In this section talks about seven open problems which is discussed below

 Variance of Variable Subset Selection: Small perturbation in experimental data can lead to poor
performance. To stabilize this problem, several bootstraps is used in which the subsets of training
data is chosen several times for variable selection.
 Variable Ranking in the Context of Others: Various methods has been discussed above for
variable ranking. Another algorithm i.e. relief algorithm which is based on nearest neighbor
selection is used for feature selection. For each example, the closest example from same class and
from different class are selected. The score of ith variable is computed as difference between the
nearest miss and nearest hit.
 Unsupervised Variable Selection: Many times, it is required to select the optimal features in the
absence of target label y. For this purpose, number of variable ranking criteria is used i.e. saliency,
entropy, smoothness, density and reliability.

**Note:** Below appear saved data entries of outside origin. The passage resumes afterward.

**src/rtl/mult_div_ctrl.sv**
```systemverilog
// Iterative 32x32 unsigned multiply (shift-add) and divide (restoring)
// controller. One iteration per clock, 32 iterations per operation.
// Results appear on hi/lo only when an operation completes, and hold there.
module mult_div_ctrl (
  input  logic        clk,
  input  logic        rst,
  input  logic        start,
  input  logic        op,
  input  logic [31:0] src_a,
  input  logic [31:0] src_b,
  output logic        busy,
  output logic        done,
  output logic [31:0] hi,
  output logic [31:0] lo,
  output logic        div_zero
);

  typedef enum logic [1:0] {
    IDLE = 2'd0,
    RUN  = 2'd1,
    DONE = 2'd2
  } state_t;

  state_t      state;
  state_t      state_next;
  logic [4:0]  cnt;
  logic        op_q;
  logic [31:0] opnd_q;
  logic [63:0] acc;
  logic [63:0] acc_next;
  logic [32:0] sum;
  logic        rem_ge;
  logic [31:0] rem_sub;
  logic        zero_div;

  // A divide with a zero divisor skips iteration and completes immediately
  always_comb begin
    zero_div = op && (src_b == 32'd0);
  end

  // State register
  always_ff @(posedge clk) begin
    if (rst) begin
      state <= IDLE;
    end else begin
      state <= state_next;
    end
  end

  // Next-state logic and status outputs; start is only honoured outside RUN
  always_comb begin
    state_next = state;
    busy       = 1'b0;
    done       = 1'b0;
    case (state)
      IDLE, DONE: begin
        done = (state == DONE);
        if (start) begin
          state_next = zero_div ? DONE : RUN;
        end else begin
          state_next = IDLE;
        end
      end
      RUN: begin
        busy = 1'b1;
        if (cnt == 5'd31) begin
          state_next = DONE;
        end
      end
      default: begin
        state_next = IDLE;
      end
    endcase
  end

  // One iteration step. For multiply acc is {partial product, multiplier}
  // and the 33-bit sum keeps the carry that shifts into bit 63. For divide
  // acc is {remainder, quotient}; the shifted remainder needs 33 bits because
  // a remainder at or above 2^31 overflows 32 bits once doubled.
  always_comb begin
    sum     = {1'b0, acc[63:32]} + (acc[0] ? {1'b0, opnd_q} : 33'd0);
    rem_ge  = (acc[63:31] >= {1'b0, opnd_q});
    rem_sub = acc[62:31] - opnd_q;
    if (!op_q) begin
      acc_next = {sum, acc[31:1]};
    end else if (rem_ge) begin
      acc_next = {rem_sub, acc[30:0], 1'b1};
    end else begin
      acc_next = {acc[62:0], 1'b0};
    end
  end

  // Operand capture, iteration datapath and result registers
  always_ff @(posedge clk) begin
    if (rst) begin
      cnt      <= 5'd0;
      op_q     <= 1'b0;
      opnd_q   <= 32'd0;
      acc      <= 64'd0;
      hi       <= 32'd0;
      lo       <= 32'd0;
      div_zero <= 1'b0;
    end else begin
      case (state)
        IDLE, DONE: begin
          if (start) begin
            op_q   <= op;
            opnd_q <= op ? src_b : src_a;
            acc    <= {32'd0, (op ? src_a : src_b)};
            cnt    <= 5'd0;
            if (zero_div) begin
              hi       <= src_a;
              lo       <= 32'hFFFF_FFFF;
              div_zero <= 1'b1;
            end
          end
        end
        RUN: begin
          acc <= acc_next;
          cnt <= cnt + 5'd1;
          if (cnt == 5'd31) begin
            hi       <= acc_next[63:32];
            lo       <= acc_next[31:0];
            div_zero <= 1'b0;
          end
        end
        default: begin
          cnt <= 5'd0;
        end
      endcase
    end
  end

endmodule

```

 Forward vs Backward selection: It is said that the forward selection is computationally more
efficient as compared to backward selection. But it is argued that the weaker subsets are found
by the forward selection method. Authors illustrated the above by an example in this paper.
 Multi-class Problem: Variable selection method treat multiclass problem directly rather than
decomposing it into two class problem. The based on mutual information can be extended directly
to multi-class problem. For variable selection, multi-class setting is considered as advantageous
for variable selection since it is less likely that the random features gives good accuracy.
 Selection of Examples: In this problem, it is said that the mislabeled data leads to wrong choices
of features whereas reliable labelled data leads to better performance and it avoids the selection
of wrong variables.
 Inverse Problems: Authors considered this problem as one of the most problem. It states that
many times it is necessary to find out the underlying distribution. It means, the source of
generation of data. It is used in identifying the source causing the disease which helps in diagnosis.

At the end, authors recommend using a linear predictor and select variables in two alternative ways i.e.
correlation coefficient or mutual information, nested subset method.